___ THE DATA ___

<file path="config.mk">
export PLATFORM = sky130hd
export DESIGN_NAME = shared_adder_arbiter
export DESIGN_NICKNAME = d
export VERILOG_FILES = /design/src/rtl/shared_adder_arbiter.sv
export SDC_FILE = /design/constraint.sdc
export NUM_CORES = 1
export LEC_CHECK = 0
export ABC_AREA = 1
export CORE_MARGIN = 4
export CORE_UTILIZATION = 32
export CTS_BUF_LIST = sky130_fd_sc_hd__clkbuf_16
export CTS_CLUSTER_SIZE = 24
export DETAILED_ROUTE_END_ITERATION = 7
export GPL_ROUTABILITY_DRIVEN = 0
export PLACE_DENSITY = 0.67
export SLEW_MARGIN = 20
export SYNTH_ARGS = -nofsm -noshare
export SYNTH_HDL_FRONTEND = slang
export SYNTH_SLANG_ARGS = --single-unit
</file>
<file path="constraint.sdc">
create_clock -name clk -period 5.2 [get_ports clk]
set_clock_uncertainty 0.15 [all_clocks]
set_input_delay 1.3 -clock clk [delete_from_list [all_inputs] [get_ports clk]]
set_output_delay 1.3 -clock clk [all_outputs]
set_load 0.03 [all_outputs]
</file>
<file path="src/rtl/shared_adder_arbiter.sv">
// Round-robin arbiter sharing one N-bit adder among NREQ requesters.
// Each accepted operation lands in a one-entry result slot drained by valid/ready.
module shared_adder_arbiter #(
    parameter  int N    = 8,
    parameter  int NREQ = 4,
    localparam int IDW  = (NREQ > 1) ? $clog2(NREQ) : 1
) (
    input  logic                 clk,
    input  logic                 rst,
    input  logic [NREQ-1:0]      req_valid,
    output logic [NREQ-1:0]      req_ready,
    input  logic [NREQ*N-1:0]    req_a,
    input  logic [NREQ*N-1:0]    req_b,
    output logic                 res_valid,
    input  logic                 res_ready,
    output logic [N-1:0]         res_sum,
    output logic                 res_carry,
    output logic                 res_overflow,
    output logic [IDW-1:0]       res_id
);

    localparam logic [0:0] ST_EMPTY = 1'b0;
    localparam logic [0:0] ST_FULL  = 1'b1;

    logic [0:0]      r_state;
    logic [0:0]      w_state_next;
    logic [IDW-1:0]  r_ptr;
    logic [N-1:0]    r_sum;
    logic            r_carry;
    logic            r_ovf;
    logic [IDW-1:0]  r_id;

    logic            w_free;
    logic            w_found;
    logic            w_grant;
    logic [IDW-1:0]  w_win;
    logic [IDW-1:0]  w_best;
    logic [IDW-1:0]  w_dist [NREQ];
    logic [IDW-1:0]  w_ptr_next;
    logic [N-1:0]    w_a;
    logic [N-1:0]    w_b;
    logic [N:0]      w_sum_ext;
    logic            w_ovf;

    assign w_free = (r_state == ST_EMPTY) || res_ready;

    // Distance of each requester from the priority pointer; smallest valid distance wins.
    genvar gi;
    generate
        for (gi = 0; gi < NREQ; gi++) begin : g_dist
            assign w_dist[gi] = IDW'((gi + NREQ - int'(r_ptr)) % NREQ);
        end
    endgenerate

    always_comb begin
        w_found = 1'b0;
        w_win   = '0;
        w_best  = '1;
        for (int i = 0; i < NREQ; i++) begin
            if (req_valid[i] && (!w_found || (w_dist[i] < w_best))) begin
                w_found = 1'b1;
                w_win   = IDW'(i);
                w_best  = w_dist[i];
            end
        end
    end

    // Gating with rst keeps req_ready low while the block is held in reset.
    assign w_grant = w_free && w_found && !rst;

    generate
        for (gi = 0; gi < NREQ; gi++) begin : g_ready
            assign req_ready[gi] = w_grant && (w_win == IDW'(gi));
        end
    endgenerate

    assign w_a        = req_a[w_win*N +: N];
    assign w_b        = req_b[w_win*N +: N];
    assign w_sum_ext  = {1'b0, w_a} + {1'b0, w_b};
    assign w_ovf      = (w_a[N-1] == w_b[N-1]) && (w_sum_ext[N-1] != w_a[N-1]);
    assign w_ptr_next = (w_win == IDW'(NREQ - 1)) ? '0 : w_win + 1'b1;

    always_comb begin
        w_state_next = r_state;
        case (r_state)
            ST_EMPTY: if (w_grant) w_state_next = ST_FULL;
            ST_FULL: begin
                if (res_ready) begin
                    w_state_next = w_grant ? ST_FULL : ST_EMPTY;
                end
            end
            default: w_state_next = ST_EMPTY;
        endcase
    end

    always_ff @(posedge clk or posedge rst) begin
        if (rst) begin
            r_state <= ST_EMPTY;
            r_ptr   <= '0;
            r_sum   <= '0;
            r_carry <= 1'b0;
            r_ovf   <= 1'b0;
            r_id    <= '0;
        end else begin
            r_state <= w_state_next;
            if (w_grant) begin
                r_ptr   <= w_ptr_next;
                r_sum   <= w_sum_ext[N-1:0];
                r_carry <= w_sum_ext[N];
                r_ovf   <= w_ovf;
                r_id    <= w_win;
            end
        end
    end

    assign res_valid    = (r_state == ST_FULL);
    assign res_sum      = r_sum;
    assign res_carry    = r_carry;
    assign res_overflow = r_ovf;
    assign res_id       = r_id;

endmodule

</file>
==> load_flow_metrics.sql <==
INSERT INTO impl_metrics (metric_group, metric, value, unit) VALUES
('pwr', 'power_leakage', '1.61', 'nW'),
('pwr', 'power.switching_fraction', '48.2', '%'),
('global_route', 'grt_usage', '17.7', '%'),
('worst_setup_path', 'worstSetupEndpointType', 'output port', ''),
('worst_setup_path', 'cp.required', '3750', 'ps'),
('sta', 'period_minus_slack', '5120', 'ps'),
('pwr', 'ir_drop', '0.000385', 'V'),
('sta', 'timing.max_slew.rel_slack', '64.4', '%'),
('global_route', 'maximum_number_of_pins_on_one_net_before_global_route_repair', '16', ''),
('worst_setup_path', 'critPathArrivalTime', '3670', 'ps'),
('pwr', 'report.power.total', '0.00290', 'W'),
('sta', 'max_freq', '195', 'MHz'),
('global_route', 'grt_pass1_wl', '9290', 'um'),
('routing', 'routedWlPerCell', '12.7', 'um'),
('pwr', 'seqPwrFrac', '7.4', '%'),
('clocking', 'cts_num_sinks', '15', ''),
('clocking', 'clk_path_buf_depth', '2', ''),
('sta', 'setup_viol', '0', ''),
('placed_design', 'detailedPlace.worstSlack', '-426', 'ps'),
('worst_setup_path', 'cpMaxStageDelayCell', 'ha_1', ''),
('logic_synthesis', 'post_synth_inst_count', '274', ''),
('pwr', 'p_sw', '0.00140', 'W'),
('pwr', 'pwr_density_cell', '897', 'mW/mm2'),
('pwr', 'power_frac_clock', '5.1', '%'),
('worst_setup_path', 'worst_case_register_to_register_setup_slack', '580', 'ps'),
('layout', 'final_core_utilization', '62.6', '%'),
('layout', 'fillCellCount', '451', ''),
('sta', 'hold_violations', '0', ''),
('layout', 'flow.area_growth_from_synthesis', '87.5', '%'),
('floorplan', 'num_io_pins', '88', ''),
('worst_setup_path', 'cp_slowest_stage_delay', '280', 'ps'),
('logic_synthesis', 'async_reset_ff_share', '100', '%'),
('floorplan', 'die_height', '81.5', 'um'),
('clocking', 'clock-root-buffer', 'clkbuf_16', ''),
('global_route', 'grt_pass1_vias', '2102', ''),
('sta', 'final_total_negative_setup_slack', '0', 'ps'),
('logic_synthesis', 'synth_largest_type_area_fraction', '22.6', '%'),
('clocking', 'h_tree_depth', '1', ''),
('routing', 'drt-pass1-iter-count', '5', ''),
('routing', 'route.detailed.drc', '0', ''),
('flow_run', 'max_cap_viols', '0', ''),
('routing', 'dr_wl_met3', '425', 'um'),
('routing', 'highest_layer', 'met4', ''),
('routing', 'wl_met2', '2970', 'um'),
('layout', 'antenna_cells', '0', ''),
('logic_synthesis', 'synth.top_cells.by_area', 'nand2_1 (23%), dfrtp_1 (22%), ha_1 (10%), inv_1 (7.4%), o21ai_0 (7.0%)', ''),
('floorplan', 'initial_utilization', '33.4', '%'),
('routing', 'detail_route.iter0.violations', '71', ''),
('logic_synthesis', 'cell_area_after_synthesis', '0.00173', 'mm2'),
('pwr', 'combPwrFrac', '87.6', '%'),
('sta', 'pnr_worst_setup_slack', '83.6', 'ps'),
('clocking', 'cts.hold.buffers_added', '0', ''),
('routing', 'count_of_vias_placed_by_the_detailed_router', '2168', ''),
('layout', 'post-route-cell-area', '0.00324', 'mm2'),
('layout', 'multiInputGateArea', '0.00128', 'mm2'),
('layout', 'final-seq-area', '375', 'um2'),
('placed_design', 'count_of_input_and_output_buffers', '87', ''),
('logic_synthesis', 'yosys_warnings', '0', ''),
('routing', 'drtAntennaViolNets', '0', ''),
('logic_synthesis', 'ys_ff_latch', '15', ''),
('outcome', 'outcome', 'complete, no violations', ''),
('clocking', 'tritoncts_buffer_count', '3', ''),
('worst_setup_path', 'critical_path.cell_chain', 'buf_6, inv_4, a21oi_4, a22o_1, ha_1, o21ai_1, nand2_1, nand2_2, nand2_4, nand2_2, o21ai_2, ha_1, nand2_1, nand2_1, nand2_2, nand2_4, nand2_8, buf_4, ha_2, inv_2, nor2_4, buf_6', ''),
('worst_setup_path', 'rr_endpoint', 'res_carry', ''),
('sta', 'rsz_0062_raised_after_global_routing', 'true', ''),
('floorplan', 'core_area', '0.00517', 'mm2'),
('worst_setup_path', 'setup.worst_path.start_class', 'input pin', ''),
('clocking', 'clkSlewWorstSetupHoldPaths', '50', 'ps'),
('logic_synthesis', 'synth_fp_nets', '360', ''),
('logic_synthesis', 'post-synth-top-area-cell', 'nand2_1', ''),
('logic_synthesis', 'synth.avg_cell_area', '6.30', 'um2');
==> worst max path at each step <==
stage / end / slack (ps) / start / cells after the start
after CTS: req_ready[3] / 20 / req_valid[0] / 21
final: req_ready[2] / 80 / req_valid[1] / 22
after global placement: res_carry / -240 / req_valid[0] / 32
after detailed placement: res_carry / -430 / req_valid[0] / 31
after global routing: res_carry / -70 / req_valid[1] / 35
after floorplan: req_ready[0] / -10 / req_valid[1] / 22
==> state kept, by name, summed over array words and instances, names as in the netlist <==
register      count
res_sum           8
r_ptr             2
res_id            2
res_carry         1
res_overflow      1
res_valid         1
==> Yosys cell counts (3+ instances only) <==
master,count
nand2_2,4
inv_1,34
nand3_1,5
a21oi_1,17
buf_6,3
nor2_1,13
dfrtp_1,15
nand2_1,104
nand2_4,6
ha_1,14
o21ai_0,24
buf_2,3
nor3_1,3
==> stage by stage <==
step | cells | hold WS (ps)
after detailed placement | 453 | 315
after floorplan | 274 | 396
after CTS | 466 | 329
final | 472 | 323
after global placement | 453 | 313
after global routing | 472 | 360
==> cell type report <==
| type | instances | share of cell area (%) |
|---|---|---|
| multi-input cells | 213 | 39.4 |
| repair buffers | 133 | 39.2 |
| flip-flops and latches | 15 | 11.6 |
| inverters | 37 | 4.60 |
| well taps | 70 | 2.71 |
| clock buffers | 3 | 2.32 |
| clock inverters | 1 | 0.155 |
==> layer usage <==
| metal | GRT usage [%] | vias up |
|---|---|---|
| li1 | - | 1127 |
| met1 | 22.2 | 946 |
| met2 | 31.8 | 83 |
| met3 | 2.85 | 12 |
| met4 | 3.55 | 0 |
| met5 | 0 | - |
==> critical path, delay by kind of cell <==
family	cells	cell delay (ps)
buf+inv	5	450
compound gates	4	360
simple gates	10	810
fa+ha+maj	3	720
==> cells in the final DEF (no fill, tap or decap), types with 3 or more instances in the layout <==
cell             synthesis  final
nand2_2                  4     10
nand2_1                104     98
buf_4                    1     41
nand3_1                  5      4
nor2_2                   0      3
inv_1                   34     27
o21ai_1                  1      3
buf_6                    3      8
nor2_1                  13      9
clkdlybuf4s50_1          0     81
clkbuf_16                0      4
inv_2                    2      8
dfrtp_1                 15     15
a21oi_1                 17     15
o21ai_0                 24     21
ha_4                     0      3
ha_1                    14     10
nand2_4                  6      4
==> cell families (layout without fill, tap and decap cells) <==
kind of cell | count (synthesis) | count (layout) | share of synthesized area, %
and+or+nand+nor | 140 | 140 | 35.2
AOI/OAI and AO/OA | 55 | 55 | 18.3
buffers and inverters | 46 | 174 | 11.9
adders and majority gates | 15 | 15 | 11.3
DFF | 15 | 15 | 21.7
xor gates and xnor gates | 3 | 3 | 1.52
==> power by group through the flow <==
stage               Clock, W  Combinational [W]  Sequential, W
finish              0.000148            0.00254       0.000213
global route        0.000154            0.00285       0.000219
CTS                 0.000149            0.00231       0.000213
detailed placement         0            0.00218       0.000214
global placement           0            0.00213       0.000213
floorplan                  0            0.00127       0.000299
==> what timing repair did <==
action                     CTS  global route
hold endpoints to repair     0             0
setup endpoints to repair    7            10
setup buffers                9             6
cloned                       0             1
pin swaps                   12            24
resized for setup           22            33
No activity file was read; power rests on OpenSTA's default activity.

___

WHAT TO PRODUCE: Look through the data above and return exactly the lines from the one that contains "213 | 39.4 |" to the one that contains "buffers and inverters | 46 | 174 | 11.9", inclusive, with nothing else.

WRITTEN RESPONSE:
| multi-input cells | 213 | 39.4 |
| repair buffers | 133 | 39.2 |
| flip-flops and latches | 15 | 11.6 |
| inverters | 37 | 4.60 |
| well taps | 70 | 2.71 |
| clock buffers | 3 | 2.32 |
| clock inverters | 1 | 0.155 |
==> layer usage <==
| metal | GRT usage [%] | vias up |
|---|---|---|
| li1 | - | 1127 |
| met1 | 22.2 | 946 |
| met2 | 31.8 | 83 |
| met3 | 2.85 | 12 |
| met4 | 3.55 | 0 |
| met5 | 0 | - |
==> critical path, delay by kind of cell <==
family	cells	cell delay (ps)
buf+inv	5	450
compound gates	4	360
simple gates	10	810
fa+ha+maj	3	720
==> cells in the final DEF (no fill, tap or decap), types with 3 or more instances in the layout <==
cell             synthesis  final
nand2_2                  4     10
nand2_1                104     98
buf_4                    1     41
nand3_1                  5      4
nor2_2                   0      3
inv_1                   34     27
o21ai_1                  1      3
buf_6                    3      8
nor2_1                  13      9
clkdlybuf4s50_1          0     81
clkbuf_16                0      4
inv_2                    2      8
dfrtp_1                 15     15
a21oi_1                 17     15
o21ai_0                 24     21
ha_4                     0      3
ha_1                    14     10
nand2_4                  6      4
==> cell families (layout without fill, tap and decap cells) <==
kind of cell | count (synthesis) | count (layout) | share of synthesized area, %
and+or+nand+nor | 140 | 140 | 35.2
AOI/OAI and AO/OA | 55 | 55 | 18.3
buffers and inverters | 46 | 174 | 11.9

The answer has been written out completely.